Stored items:
Content starts

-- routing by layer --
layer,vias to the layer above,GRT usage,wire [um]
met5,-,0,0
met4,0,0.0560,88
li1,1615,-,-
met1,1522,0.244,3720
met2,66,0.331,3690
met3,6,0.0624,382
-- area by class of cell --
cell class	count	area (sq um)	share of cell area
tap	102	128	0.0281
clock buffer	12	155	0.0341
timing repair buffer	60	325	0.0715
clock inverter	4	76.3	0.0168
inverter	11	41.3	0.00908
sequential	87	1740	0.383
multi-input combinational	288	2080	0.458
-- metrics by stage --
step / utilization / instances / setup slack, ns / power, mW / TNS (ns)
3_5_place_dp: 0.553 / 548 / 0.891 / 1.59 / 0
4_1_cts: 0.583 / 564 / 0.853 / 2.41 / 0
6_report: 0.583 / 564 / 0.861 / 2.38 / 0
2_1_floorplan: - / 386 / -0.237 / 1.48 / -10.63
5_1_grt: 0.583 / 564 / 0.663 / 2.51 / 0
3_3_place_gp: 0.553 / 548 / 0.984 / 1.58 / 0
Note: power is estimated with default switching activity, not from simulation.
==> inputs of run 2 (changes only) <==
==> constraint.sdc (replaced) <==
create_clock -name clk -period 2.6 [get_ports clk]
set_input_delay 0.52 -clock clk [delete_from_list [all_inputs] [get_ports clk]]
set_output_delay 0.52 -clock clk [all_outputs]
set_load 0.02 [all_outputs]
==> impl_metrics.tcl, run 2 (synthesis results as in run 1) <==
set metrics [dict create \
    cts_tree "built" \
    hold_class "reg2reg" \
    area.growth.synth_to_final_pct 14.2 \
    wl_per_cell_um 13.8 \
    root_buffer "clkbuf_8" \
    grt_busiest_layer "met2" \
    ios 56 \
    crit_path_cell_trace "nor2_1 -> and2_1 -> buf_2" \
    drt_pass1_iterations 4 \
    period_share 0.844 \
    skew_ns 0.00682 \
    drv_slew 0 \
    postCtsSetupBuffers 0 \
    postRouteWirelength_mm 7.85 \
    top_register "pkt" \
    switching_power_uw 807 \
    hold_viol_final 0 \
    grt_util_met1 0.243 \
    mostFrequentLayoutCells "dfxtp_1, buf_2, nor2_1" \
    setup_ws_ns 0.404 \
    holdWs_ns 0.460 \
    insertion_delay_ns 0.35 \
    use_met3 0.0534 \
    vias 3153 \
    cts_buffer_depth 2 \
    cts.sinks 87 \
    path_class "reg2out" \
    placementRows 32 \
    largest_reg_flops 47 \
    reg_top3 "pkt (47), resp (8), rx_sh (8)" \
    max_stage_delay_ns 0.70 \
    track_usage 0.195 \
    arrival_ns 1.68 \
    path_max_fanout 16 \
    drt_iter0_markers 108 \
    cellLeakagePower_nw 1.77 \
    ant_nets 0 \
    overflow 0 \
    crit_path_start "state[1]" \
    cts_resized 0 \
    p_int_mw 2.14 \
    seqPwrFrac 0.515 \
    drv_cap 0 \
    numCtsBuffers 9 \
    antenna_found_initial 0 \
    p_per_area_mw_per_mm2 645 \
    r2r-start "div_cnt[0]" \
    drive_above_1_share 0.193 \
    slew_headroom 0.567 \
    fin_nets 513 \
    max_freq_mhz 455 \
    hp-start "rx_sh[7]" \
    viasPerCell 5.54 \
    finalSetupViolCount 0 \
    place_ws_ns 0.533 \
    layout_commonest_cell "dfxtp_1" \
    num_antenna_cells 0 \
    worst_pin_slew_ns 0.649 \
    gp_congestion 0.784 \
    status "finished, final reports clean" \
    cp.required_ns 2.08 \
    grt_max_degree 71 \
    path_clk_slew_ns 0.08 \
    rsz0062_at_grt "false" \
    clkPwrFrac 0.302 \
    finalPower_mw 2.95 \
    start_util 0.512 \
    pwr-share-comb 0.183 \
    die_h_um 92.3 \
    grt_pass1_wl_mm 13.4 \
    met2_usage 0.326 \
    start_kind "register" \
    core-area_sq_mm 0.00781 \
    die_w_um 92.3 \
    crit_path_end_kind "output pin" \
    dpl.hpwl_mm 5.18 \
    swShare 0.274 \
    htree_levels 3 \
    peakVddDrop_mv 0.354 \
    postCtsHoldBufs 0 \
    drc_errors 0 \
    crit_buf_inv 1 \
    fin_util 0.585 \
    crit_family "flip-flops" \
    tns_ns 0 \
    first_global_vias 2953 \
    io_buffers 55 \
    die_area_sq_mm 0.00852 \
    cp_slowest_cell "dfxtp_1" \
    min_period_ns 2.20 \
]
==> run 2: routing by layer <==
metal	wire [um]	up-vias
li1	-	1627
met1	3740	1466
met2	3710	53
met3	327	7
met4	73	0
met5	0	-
## config.mk

```make
export PLATFORM = sky130hd
export DESIGN_NAME = myo_spi_responder
export DESIGN_NICKNAME = d
export VERILOG_FILES = /design/src/rtl/myo_spi_responder.sv
export SDC_FILE = /design/constraint.sdc
export NUM_CORES = 1
export LEC_CHECK = 0
export CORE_ASPECT_RATIO = 1.1
export CORE_MARGIN = 5
export CORE_UTILIZATION = 57
export CTS_CLUSTER_DIAMETER = 150
export CTS_CLUSTER_SIZE = 20
export DETAILED_ROUTE_END_ITERATION = 10
export GPL_ROUTABILITY_DRIVEN = 0
export PLACE_DENSITY_LB_ADDON = 0.1
export SYNTH_ARGS = -nofsm -noshare
export SYNTH_HDL_FRONTEND = slang
export SYNTH_SLANG_ARGS = --single-unit
```

## constraint.sdc

```tcl
create_clock -name clock -period 4.9 [get_ports clock]
set_clock_uncertainty 0.2 [all_clocks]
set_input_delay 0.98 -clock clock [delete_from_list [all_inputs] [get_ports clock]]
set_output_delay 0.98 -clock clock [all_outputs]
set_load 0.05 [all_outputs]
```
<file path="src/rtl/mem_port_arbiter_if.sv">
// Bundles the two requester ports and the RAM-side bus of the arbiter.
interface mem_port_arbiter_if #(
  parameter int unsigned DATA_WIDTH = 32,
  parameter int unsigned ADDR_SPACE = 9
);
  logic                  p0_req;
  logic                  p0_we;
  logic [ADDR_SPACE-1:0] p0_addr;
  logic [DATA_WIDTH-1:0] p0_wdata;
  logic                  p0_gnt;
  logic                  p0_done;
  logic [DATA_WIDTH-1:0] p0_rdata;

  logic                  p1_req;
  logic                  p1_we;
  logic [ADDR_SPACE-1:0] p1_addr;
  logic [DATA_WIDTH-1:0] p1_wdata;
  logic                  p1_gnt;
  logic                  p1_done;
  logic [DATA_WIDTH-1:0] p1_rdata;

  logic [ADDR_SPACE-1:0] mem_addr;
  logic [DATA_WIDTH-1:0] mem_datain;
  logic                  mem_read;
  logic                  mem_write;
  logic                  mem_enable;
  logic [DATA_WIDTH-1:0] mem_dataout;

  logic                  busy;

  // Arbiter side
  modport slave (
    input  p0_req, p0_we, p0_addr, p0_wdata,
    input  p1_req, p1_we, p1_addr, p1_wdata,
    input  mem_dataout,
    output p0_gnt, p0_done, p0_rdata,
    output p1_gnt, p1_done, p1_rdata,
    output mem_addr, mem_datain, mem_read, mem_write, mem_enable,
    output busy
  );

  // Requester / RAM side
  modport master (
    output p0_req, p0_we, p0_addr, p0_wdata,
    output p1_req, p1_we, p1_addr, p1_wdata,
    output mem_dataout,
    input  p0_gnt, p0_done, p0_rdata,
    input  p1_gnt, p1_done, p1_rdata,
    input  mem_addr, mem_datain, mem_read, mem_write, mem_enable,
    input  busy
  );
endinterface

</file>
<file path="src/rtl/mem_port_arbiter.sv">
// Two-port round-robin arbiter in front of a single word-addressed RAM.
// Each access runs IDLE -> SETUP -> STROBE -> HOLD -> DONE so that the RAM
// sees stable addr/data/read/write before and after its enable rising edge.
// Every output comes straight from a register.
module mem_port_arbiter #(
  parameter int unsigned DATA_WIDTH = 32,
  parameter int unsigned ADDR_SPACE = 9
) (
  input logic               clk,
  input logic               clr,
  mem_port_arbiter_if.slave bus
);

  typedef enum logic [2:0] {
    S_IDLE,
    S_SETUP,
    S_STROBE,
    S_HOLD,
    S_DONE
  } state_t;

  state_t                state_q, state_d;
  logic                  last_q, last_d;     // 0 = port 0 granted last, 1 = port 1
  logic                  owner_q, owner_d;
  logic [ADDR_SPACE-1:0] maddr_q, maddr_d;
  logic [DATA_WIDTH-1:0] mdin_q, mdin_d;
  logic                  mrd_q, mrd_d;
  logic                  mwr_q, mwr_d;
  logic                  men_q, men_d;
  logic                  gnt0_q, gnt0_d;
  logic                  gnt1_q, gnt1_d;
  logic                  done0_q, done0_d;
  logic                  done1_q, done1_d;
  logic [DATA_WIDTH-1:0] rd0_q, rd0_d;
  logic [DATA_WIDTH-1:0] rd1_q, rd1_d;
  logic                  busy_q, busy_d;
  logic                  pick;
  logic                  pick_we;

  // Next-state and next-output logic; outputs are computed for the state
  // being entered so they can be registered without adding latency.
  always_comb begin
    state_d = state_q;
    last_d  = last_q;
    owner_d = owner_q;
    maddr_d = maddr_q;
    mdin_d  = mdin_q;
    mrd_d   = mrd_q;
    mwr_d   = mwr_q;
    men_d   = men_q;
    gnt0_d  = gnt0_q;
    gnt1_d  = gnt1_q;
    done0_d = done0_q;
    done1_d = done1_q;
    rd0_d   = rd0_q;
    rd1_d   = rd1_q;
    busy_d  = busy_q;
    pick    = 1'b0;
    pick_we = 1'b0;

    case (state_q)
      S_IDLE: begin
        if (bus.p0_req && bus.p1_req) pick = ~last_q;
        else                          pick = bus.p1_req;
        pick_we = pick ? bus.p1_we : bus.p0_we;
        if (bus.p0_req || bus.p1_req) begin
          state_d = S_SETUP;
          owner_d = pick;
          last_d  = pick;
          maddr_d = pick ? bus.p1_addr  : bus.p0_addr;
          mdin_d  = pick ? bus.p1_wdata : bus.p0_wdata;
          mwr_d   = pick_we;
          mrd_d   = ~pick_we;
          gnt0_d  = ~pick;
          gnt1_d  = pick;
          busy_d  = 1'b1;
        end
      end
      S_SETUP: begin
        state_d = S_STROBE;
        men_d   = 1'b1;
      end
      S_STROBE: begin
        state_d = S_HOLD;
        men_d   = 1'b0;
      end
      S_HOLD: begin
        state_d = S_DONE;
        if (mrd_q) begin
          if (owner_q) rd1_d = bus.mem_dataout;
          else         rd0_d = bus.mem_dataout;
        end
        done0_d = ~owner_q;
        done1_d = owner_q;
        mrd_d   = 1'b0;
        mwr_d   = 1'b0;
      end
      S_DONE: begin
        state_d = S_IDLE;
        done0_d = 1'b0;
        done1_d = 1'b0;
        gnt0_d  = 1'b0;
        gnt1_d  = 1'b0;
        busy_d  = 1'b0;
      end
      default: begin
        state_d = S_IDLE;
        men_d   = 1'b0;
        mrd_d   = 1'b0;
        mwr_d   = 1'b0;
        gnt0_d  = 1'b0;
        gnt1_d  = 1'b0;
        done0_d = 1'b0;
        done1_d = 1'b0;
        busy_d  = 1'b0;
      end
    endcase
  end

  // State and output registers; reset leaves port 1 as last grant so port 0 wins first tie.
  always_ff @(posedge clk or negedge clr) begin
    if (!clr) begin
      state_q <= S_IDLE;
      last_q  <= 1'b1;
      owner_q <= 1'b0;
      maddr_q <= '0;
      mdin_q  <= '0;
      mrd_q   <= 1'b0;
      mwr_q   <= 1'b0;
      men_q   <= 1'b0;
      gnt0_q  <= 1'b0;
      gnt1_q  <= 1'b0;
      done0_q <= 1'b0;
      done1_q <= 1'b0;
      rd0_q   <= '0;
      rd1_q   <= '0;
      busy_q  <= 1'b0;
    end else begin
      state_q <= state_d;
      last_q  <= last_d;
      owner_q <= owner_d;
      maddr_q <= maddr_d;
      mdin_q  <= mdin_d;
      mrd_q   <= mrd_d;
      mwr_q   <= mwr_d;
      men_q   <= men_d;
      gnt0_q  <= gnt0_d;
      gnt1_q  <= gnt1_d;
      done0_q <= done0_d;
      done1_q <= done1_d;
      rd0_q   <= rd0_d;
      rd1_q   <= rd1_d;
      busy_q  <= busy_d;
    end
  end

  assign bus.p0_gnt     = gnt0_q;
  assign bus.p0_done    = done0_q;
  assign bus.p0_rdata   = rd0_q;
  assign bus.p1_gnt     = gnt1_q;
  assign bus.p1_done    = done1_q;
  assign bus.p1_rdata   = rd1_q;
  assign bus.mem_addr   = maddr_q;
  assign bus.mem_datain = mdin_q;
  assign bus.mem_read   = mrd_q;
  assign bus.mem_write  = mwr_q;
  assign bus.mem_enable = men_q;
  assign bus.busy       = busy_q;

endmodule
</file>
<file path="src/flat_wrapper.sv">
// flat-port wrapper written by rule: the top's interface ports become plain ports
module mem_port_arbiter_flat 
#(
  parameter int unsigned DATA_WIDTH = 32,
  parameter int unsigned ADDR_SPACE = 9
)
  (clk, clr, bus_p0_req, bus_p0_we, bus_p0_addr, bus_p0_wdata, bus_p1_req, bus_p1_we, bus_p1_addr, bus_p1_wdata, bus_mem_dataout, bus_p0_gnt, bus_p0_done, bus_p0_rdata, bus_p1_gnt, bus_p1_done, bus_p1_rdata, bus_mem_addr, bus_mem_datain, bus_mem_read, bus_mem_write, bus_mem_enable, bus_busy);
  mem_port_arbiter_if #(.DATA_WIDTH(DATA_WIDTH), .ADDR_SPACE(ADDR_SPACE)) bus_i ();
  input logic clk;
  input logic clr;
  input wire logic [$bits(bus_i.p0_req)-1:0] bus_p0_req;
  input wire logic [$bits(bus_i.p0_we)-1:0] bus_p0_we;
  input wire logic [$bits(bus_i.p0_addr)-1:0] bus_p0_addr;
  input wire logic [$bits(bus_i.p0_wdata)-1:0] bus_p0_wdata;
  input wire logic [$bits(bus_i.p1_req)-1:0] bus_p1_req;
  input wire logic [$bits(bus_i.p1_we)-1:0] bus_p1_we;
  input wire logic [$bits(bus_i.p1_addr)-1:0] bus_p1_addr;
  input wire logic [$bits(bus_i.p1_wdata)-1:0] bus_p1_wdata;
  input wire logic [$bits(bus_i.mem_dataout)-1:0] bus_mem_dataout;
  output wire logic [$bits(bus_i.p0_gnt)-1:0] bus_p0_gnt;
  output wire logic [$bits(bus_i.p0_done)-1:0] bus_p0_done;
  output wire logic [$bits(bus_i.p0_rdata)-1:0] bus_p0_rdata;
  output wire logic [$bits(bus_i.p1_gnt)-1:0] bus_p1_gnt;
  output wire logic [$bits(bus_i.p1_done)-1:0] bus_p1_done;
  output wire logic [$bits(bus_i.p1_rdata)-1:0] bus_p1_rdata;
  output wire logic [$bits(bus_i.mem_addr)-1:0] bus_mem_addr;
  output wire logic [$bits(bus_i.mem_datain)-1:0] bus_mem_datain;
  output wire logic [$bits(bus_i.mem_read)-1:0] bus_mem_read;
  output wire logic [$bits(bus_i.mem_write)-1:0] bus_mem_write;
  output wire logic [$bits(bus_i.mem_enable)-1:0] bus_mem_enable;
  output wire logic [$bits(bus_i.busy)-1:0] bus_busy;
  assign bus_i.p0_req = bus_p0_req;
  assign bus_i.p0_we = bus_p0_we;
  assign bus_i.p0_addr = bus_p0_addr;
  assign bus_i.p0_wdata = bus_p0_wdata;
  assign bus_i.p1_req = bus_p1_req;
  assign bus_i.p1_we = bus_p1_we;
  assign bus_i.p1_addr = bus_p1_addr;
  assign bus_i.p1_wdata = bus_p1_wdata;
  assign bus_i.mem_dataout = bus_mem_dataout;
  assign bus_p0_gnt = bus_i.p0_gnt;
  assign bus_p0_done = bus_i.p0_done;
  assign bus_p0_rdata = bus_i.p0_rdata;
  assign bus_p1_gnt = bus_i.p1_gnt;
  assign bus_p1_done = bus_i.p1_done;
  assign bus_p1_rdata = bus_i.p1_rdata;
  assign bus_mem_addr = bus_i.mem_addr;
  assign bus_mem_datain = bus_i.mem_datain;
  assign bus_mem_read = bus_i.mem_read;
  assign bus_mem_write = bus_i.mem_write;
  assign bus_mem_enable = bus_i.mem_enable;
  assign bus_busy = bus_i.busy;
  mem_port_arbiter #(.DATA_WIDTH(DATA_WIDTH), .ADDR_SPACE(ADDR_SPACE)) u_core (.clk(clk), .clr(clr), .bus(bus_i));
endmodule
</file>
==> src/rtl/instr_enc_if.sv <==
// instr_enc_if
// Request/response bundle between a requester and the instruction encoder.
//   in_valid/in_ready     request handshake
//   in_kind, in_funct3, in_funct7b5, in_rd, in_rs1, in_rs2, in_imm  request fields
//   out_valid/out_ready   response handshake
//   out_instr, out_immsrc, out_err                                  response fields
// Modports: slave = encoder side, master = requester/consumer side.
interface instr_enc_if;
  logic        in_valid;
  logic        in_ready;
  logic [2:0]  in_kind;
  logic [2:0]  in_funct3;
  logic        in_funct7b5;
  logic [4:0]  in_rd;
  logic [4:0]  in_rs1;
  logic [4:0]  in_rs2;
  logic [31:0] in_imm;
  logic        out_valid;
  logic        out_ready;
  logic [31:0] out_instr;
  logic [1:0]  out_immsrc;
  logic        out_err;

  modport slave (
    input  in_valid, in_kind, in_funct3, in_funct7b5, in_rd, in_rs1, in_rs2,
           in_imm, out_ready,
    output in_ready, out_valid, out_instr, out_immsrc, out_err
  );

  modport master (
    output in_valid, in_kind, in_funct3, in_funct7b5, in_rd, in_rs1, in_rs2,
           in_imm, out_ready,
    input  in_ready, out_valid, out_instr, out_immsrc, out_err
  );
endinterface
===== config.mk =====
export PLATFORM = sky130hd
export DESIGN_NAME = frequency_sweep
export DESIGN_NICKNAME = d
export VERILOG_FILES = /design/src/rtl/frequency_sweep.sv
export SDC_FILE = /design/constraint.sdc
export NUM_CORES = 1
export LEC_CHECK = 0
export CORE_ASPECT_RATIO = 1.75
export CORE_UTILIZATION = 35
export DETAILED_ROUTE_END_ITERATION = 8
export GPL_ROUTABILITY_DRIVEN = 0
export PLACE_DENSITY = 0.62
export SKIP_LAST_GASP = 1
export SLEW_MARGIN = 15
export SYNTH_ARGS = -nofsm -noshare
export SYNTH_HDL_FRONTEND = slang
export SYNTH_SLANG_ARGS = --single-unit

===== constraint.sdc =====
create_clock -name ipClk -period 4.61 [get_ports ipClk]
set_clock_uncertainty 0.05 [all_clocks]
set_input_delay 0.6915 -clock ipClk [delete_from_list [all_inputs] [get_ports ipClk]]
set_output_delay 0.6915 -clock ipClk [all_outputs]
set_load 0.02 [all_outputs]
**src/rtl/imm_pkg.sv**
```systemverilog
// Shared types and opcode constants for the immediate-decode stage.
package imm_pkg;

  typedef enum logic [2:0] {
    FMT_R    = 3'd0,
    FMT_I    = 3'd1,
    FMT_S    = 3'd2,
    FMT_B    = 3'd3,
    FMT_U    = 3'd4,
    FMT_J    = 3'd5,
    FMT_NONE = 3'd7
  } imm_fmt_e;

  localparam logic [6:0] OPC_LUI     = 7'b0110111;
  localparam logic [6:0] OPC_AUIPC   = 7'b0010111;
  localparam logic [6:0] OPC_JAL     = 7'b1101111;
  localparam logic [6:0] OPC_JALR    = 7'b1100111;
  localparam logic [6:0] OPC_LOAD    = 7'b0000011;
  localparam logic [6:0] OPC_OPIMM   = 7'b0010011;
  localparam logic [6:0] OPC_OPIMM32 = 7'b0011011;
  localparam logic [6:0] OPC_SYSTEM  = 7'b1110011;
  localparam logic [6:0] OPC_FENCE   = 7'b0001111;
  localparam logic [6:0] OPC_STORE   = 7'b0100011;
  localparam logic [6:0] OPC_BRANCH  = 7'b1100011;
  localparam logic [6:0] OPC_OP      = 7'b0110011;
  localparam logic [6:0] OPC_OP32    = 7'b0111011;

  // Immediate is kept beside the entry because its width follows XLEN.
  typedef struct packed {
    logic        valid;
    logic [31:0] instr;
    imm_fmt_e    fmt;
    logic        illegal;
  } entry_t;

  localparam entry_t ENTRY_RESET = '{valid: 1'b0, instr: '0, fmt: FMT_NONE, illegal: 1'b0};

endpackage

```
**src/rtl/imm_extract.sv**
```systemverilog
// Combinational opcode classification and sign-extended immediate assembly.
module imm_extract
  import imm_pkg::*;
#(
  parameter int unsigned XLEN    = 32,
  parameter bit          EN_OP32 = 1'b0
) (
  input  logic [31:0]     instr,
  output imm_fmt_e        fmt,
  output logic [XLEN-1:0] imm,
  output logic            illegal
);

  logic [31:0] imm32;

  always_comb begin
    fmt = FMT_NONE;
    case (instr[6:0])
      OPC_LUI, OPC_AUIPC: fmt = FMT_U;
      OPC_JAL:            fmt = FMT_J;
      OPC_JALR, OPC_LOAD, OPC_OPIMM, OPC_SYSTEM, OPC_FENCE: fmt = FMT_I;
      OPC_OPIMM32:        if (EN_OP32) fmt = FMT_I;
      OPC_STORE:          fmt = FMT_S;
      OPC_BRANCH:         fmt = FMT_B;
      OPC_OP:             fmt = FMT_R;
      OPC_OP32:           if (EN_OP32) fmt = FMT_R;
      default:            fmt = FMT_NONE;
    endcase
    illegal = (fmt == FMT_NONE);

    imm32 = '0;
    case (fmt)
      FMT_I:   imm32 = {{20{instr[31]}}, instr[31:20]};
      FMT_S:   imm32 = {{20{instr[31]}}, instr[31:25], instr[11:7]};
      FMT_B:   imm32 = {{19{instr[31]}}, instr[31], instr[7], instr[30:25], instr[11:8], 1'b0};
      FMT_J:   imm32 = {{11{instr[31]}}, instr[31], instr[19:12], instr[20], instr[30:21], 1'b0};
      FMT_U:   imm32 = {instr[31:12], 12'b0};
      default: imm32 = '0;
    endcase
  end

  assign imm = XLEN'($signed(imm32));

endmodule

```
**src/rtl/imm_decode_stage.sv**
```systemverilog
// Registered immediate-decode stage: decode before capture, main + skid register, FIFO order.
module imm_decode_stage
  import imm_pkg::*;
#(
  parameter int unsigned XLEN    = 32,
  parameter bit          EN_OP32 = 1'b0
) (
  input  logic            clk,
  input  logic            rst_n,
  input  logic            flush,
  input  logic            in_valid,
  output logic            in_ready,
  input  logic [31:0]     in_instr,
  output logic            out_valid,
  input  logic            out_ready,
  output logic [31:0]     out_instr,
  output logic [XLEN-1:0] out_imm,
  output logic [2:0]      out_fmt,
  output logic            out_illegal
);

  entry_t          main_q, main_d, skid_q, skid_d, new_e;
  logic [XLEN-1:0] main_imm_q, main_imm_d, skid_imm_q, skid_imm_d, new_imm;
  logic            in_ready_q, in_ready_d;
  imm_fmt_e        dec_fmt;
  logic            dec_illegal;
  logic            accept, emit;

  imm_extract #(
    .XLEN    (XLEN),
    .EN_OP32 (EN_OP32)
  ) u_extract (
    .instr   (in_instr),
    .fmt     (dec_fmt),
    .imm     (new_imm),
    .illegal (dec_illegal)
  );

  assign accept = in_valid && in_ready_q;
  assign emit   = main_q.valid && out_ready;

  always_comb begin
    new_e      = '{valid: 1'b1, instr: in_instr, fmt: dec_fmt, illegal: dec_illegal};
    main_d     = main_q;
    main_imm_d = main_imm_q;
    skid_d     = skid_q;
    skid_imm_d = skid_imm_q;

    if (flush) begin
      main_d.valid = 1'b0;
      skid_d.valid = 1'b0;
    end else if (emit || !main_q.valid) begin
      // Main slot frees this cycle: the older skid entry advances first to keep FIFO order.
      if (skid_q.valid) begin
        main_d       = skid_q;
        main_imm_d   = skid_imm_q;
        skid_d.valid = 1'b0;
        if (accept) begin
          skid_d     = new_e;
          skid_imm_d = new_imm;
        end
      end else if (accept) begin
        main_d     = new_e;
        main_imm_d = new_imm;
      end else begin
        main_d.valid = 1'b0;
      end
    end else if (accept) begin
      skid_d     = new_e;
      skid_imm_d = new_imm;
    end

    in_ready_d = !skid_d.valid;
  end

  always_ff @(posedge clk or negedge rst_n) begin
    if (!rst_n) begin
      main_q     <= ENTRY_RESET;
      skid_q     <= ENTRY_RESET;
      main_imm_q <= '0;
      skid_imm_q <= '0;
      in_ready_q <= 1'b1;
    end else begin
      main_q     <= main_d;
      skid_q     <= skid_d;
      main_imm_q <= main_imm_d;
      skid_imm_q <= skid_imm_d;
      in_ready_q <= in_ready_d;
    end
  end

  assign in_ready    = in_ready_q;
  assign out_valid   = main_q.valid;
  assign out_instr   = main_q.instr;
  assign out_imm     = main_imm_q;
  assign out_fmt     = main_q.fmt;
  assign out_illegal = main_q.illegal;

endmodule

```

Content ends

» PROBLEM TO SOLVE: Look above for the line with "5_1_grt: 0.583 / 564 / 0.663 / 2.51 / 0"; retype exactly that line, every line after it up to the line with "create_clock -name clk", and that line too, nothing else.

» ANSWER TO THIS TASK:
5_1_grt: 0.583 / 564 / 0.663 / 2.51 / 0
3_3_place_gp: 0.553 / 548 / 0.984 / 1.58 / 0
Note: power is estimated with default switching activity, not from simulation.
==> inputs of run 2 (changes only) <==
==> constraint.sdc (replaced) <==
create_clock -name clk -period 2.6 [get_ports clk]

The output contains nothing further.